SQ4. First of all, get BlastN.pl to run. Does it give you the same results as BlastN from NCBI? Take a look at the program and get a basic idea of how it works.

SQ5. Write a subroutine that will print out part of the scoring matrix. It should look something like this:

sub print_score {        
# prints out scoring matrix
# It's called by print_score(a,b,c,d)
# where a is assigned to $first_target
#       b is assigned to $last_target
#       c is assigned to $first_query
#       d is assigned to $last_query
# The table produced should look something like what's shown below
# (you don't have to print labels, just the numbers)

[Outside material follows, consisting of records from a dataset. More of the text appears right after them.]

Background: an optimization exercise with open tools, aiming at small area, a short achievable clock period and few clock cycles per item. Do not read the settings as production practice. The RTL was checked by simulation tests, not by an equivalence proof against the original design. No activity file was given, so power comes from the tool's default toggle rates.

===== flow/run.sh =====
#!/bin/bash
# synth_recipe.tcl (not shown) runs the flow's synth.tcl, then flattens the netlist and writes it again
# the make line also repeats each setting of config.mk as NAME=value (left out here)
make -C /OpenROAD-flow-scripts/flow DESIGN_CONFIG=/design/flow/config.mk WORK_HOME=/design/flow/orfs CLKGATE_MAP_FILE= SYNTH_SCRIPT=/design/flow/synth_recipe.tcl finish

===== flow/config.mk =====
export PLATFORM = sky130hd
export DESIGN_NAME = cdivr
export DESIGN_NICKNAME = cdivr
export VERILOG_FILES = /design/flow/design.v
export SDC_FILE = /design/flow/constraint.sdc
export NUM_CORES = 4
export LEC_CHECK = 0
export CAP_MARGIN = 20
export CORE_MARGIN = 2
export CORE_UTILIZATION = 55
export CTS_CLUSTER_DIAMETER = 120
export CTS_CLUSTER_SIZE = 20
export SLEW_MARGIN = 20

===== flow/constraint.sdc =====
create_clock -name core_clock -period 14.0 [get_ports {clk}]
set_input_delay 2.8000 -clock core_clock [delete_from_list [all_inputs] [get_ports {clk}]]
set_output_delay 2.8000 -clock core_clock [all_outputs]
set_load 0.01 [all_outputs]

===== flow/design.v =====
module u64_lzc (
    input  wire [63:0] n,
    output wire [5:0]  lz,
    output wire        pow2
);
    reg        v [0:6][0:63];
    reg [5:0]  z [0:6][0:63];
    reg        a1 [0:6][0:63];
    reg        m1 [0:6][0:63];
    integer l, i;
    always @* begin
        for (i = 0; i < 64; i = i + 1) begin
            v[0][i]  = n[i];
            z[0][i]  = 6'd0;
            a1[0][i] = n[i];
            m1[0][i] = 1'b0;
        end
        for (l = 1; l <= 6; l = l + 1)
            for (i = 0; i < (64 >> l); i = i + 1) begin
                v[l][i]  = v[l-1][2*i+1] | v[l-1][2*i];
                z[l][i]  = v[l-1][2*i+1] ? z[l-1][2*i+1]
                                         : (z[l-1][2*i] | (6'd1 << (l - 1)));
                a1[l][i] = a1[l-1][2*i+1] | a1[l-1][2*i];
                m1[l][i] = m1[l-1][2*i+1] | m1[l-1][2*i] | (a1[l-1][2*i+1] & a1[l-1][2*i]);
            end
    end
    assign lz   = v[6][0] ? z[6][0] : 6'd63;
    assign pow2 = a1[6][0] & ~m1[6][0];
endmodule
module srt_step2 (
    input  wire [56:0] ws,
    input  wire [56:0] wc,
    input  wire [56:0] D,
    input  wire [5:0]  Dp,
    input  wire [5:0]  Dn,
    input  wire        inc,
    input  wire        p1,
    input  wire        n1,
    input  wire        p1t,
    input  wire        n1t,
    output wire        p2,
    output wire        n2,
    output wire        p3,
    output wire        n3,
    output wire [56:0] ws_n,
    output wire [56:0] wc_n
);
    function automatic [1:0] est(input [4:0] x, input [4:0] y);
        reg [4:0] g, p;
        reg c4, s0, sm1;
        begin
            g   = x & y;
            p   = x ^ y;
            c4  = g[3] | (p[3] & g[2]) | (p[3] & p[2] & g[1]) | (p[3] & p[2] & p[1] & g[0]);
            s0  = (p == {(x[3:0] | y[3:0]), 1'b0});    
            sm1 = &p;                                  
            est = {~(p[4] ^ c4) & ~s0, s0 | sm1};
        end
    endfunction
    function automatic [1:0] nxt(input [5:0] x, input [5:0] y, input [5:0] m);
        nxt = est(x[5:1] ^ y[5:1] ^ m[5:1],
                  (x[4:0] & y[4:0]) | (x[4:0] & m[4:0]) | (y[4:0] & m[4:0]));
    endfunction
    wire [56:0] a = {ws[55:0], 1'b0};
    wire [56:0] b = {wc[55:0], 1'b0};
    wire [1:0] ep = nxt(a[55:50], b[55:50], Dp);
    wire [1:0] e0 = nxt(a[55:50], b[55:50], 6'd0);
    wire [1:0] en = nxt(a[55:50], b[55:50], Dn);
    wire [1:0] e2  = p1  ? ep : (n1  ? en : e0);
    wire [1:0] e2t = p1t ? ep : (n1t ? en : e0);
    assign p2 = e2[1];
    assign n2 = ~e2[1] & ~e2[0];
    wire   p2t = e2t[1];
    wire   n2t = ~e2t[1] & ~e2t[0];
    wire [56:0] m1   = p1 ? ~D : (n1 ? D : 57'd0);
    wire [8:0]  m1t  = p1t ? ~D[56:48] : (n1t ? D[56:48] : 9'd0);
    wire [56:0] m1x  = {m1t, m1[47:0]};
    wire        inj1 = p1 ? ~inc : (n1 & inc);
    wire [56:0] ws1  = a ^ b ^ m1x;
    wire [56:0] c1   = (a & b) | (a & m1x) | (b & m1x);
    wire [56:0] wc1  = {c1[55:0], inj1};
    wire [56:0] a2   = {ws1[55:0], 1'b0};
    wire [56:0] b2   = {wc1[55:0], 1'b0};
    wire [56:0] m2   = p2 ? ~D : (n2 ? D : 57'd0);
    wire [27:0] m2t  = p2t ? ~D[56:29] : (n2t ? D[56:29] : 28'd0);
    wire [56:0] m2x  = {m2t, m2[28:0]};
    wire        inj2 = p2 ? ~inc : (n2 & inc);
    assign ws_n = a2 ^ b2 ^ m2x;
    wire [56:0] c2   = (a2 & b2) | (a2 & m2x) | (b2 & m2x);
    assign wc_n = {c2[55:0], inj2};
    wire [1:0] fp = nxt(a2[55:50], b2[55:50], Dp);
    wire [1:0] f0 = nxt(a2[55:50], b2[55:50], 6'd0);
    wire [1:0] fn = nxt(a2[55:50], b2[55:50], Dn);
    wire [1:0] e3 = p2t ? fp : (n2t ? fn : f0);
    assign p3 = e3[1];
    assign n3 = ~e3[1] & ~e3[0];
endmodule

                #                 Query
                #        1st                     last
                # T  1st score score score  ...  score
                # a      score score score  ...  score
                # r      score score score  ...  score
                # g      score score score  ...  score
                # e       ...   ...   ...   ...   ...
                # t last score score score  ...  score

my ($first_target,$last_target,$first_query,$last_query) = @_;
   foreach $t (  CONTINUE THIS LINE
      foreach $q (  CONTINUE THIS LINE
         print  CONTINUE THIS LINE
      }
      print  CONTINUE THIS LINE
   }
}
A couple of hints: SQ6. Where in BlastN.pl would be an appropriate place to call the subroutine you wrote to print the scoring table? Where could you put calls to the subroutine so that you can capture the process of making the scoring table and thereby learn how BlastN does it?

SQ7. Play with BlastN, both the local and the NCBI varieties (use Blast 2 sequences for the latter), trying to characterize how the two implementations of the program differ. Consider, for example, filtering, scoring, and, of course, how their answers compare.

SQ8. Make changes in the parameters of the programs (e.g. the rewards and penalties). Do these changes affect the results?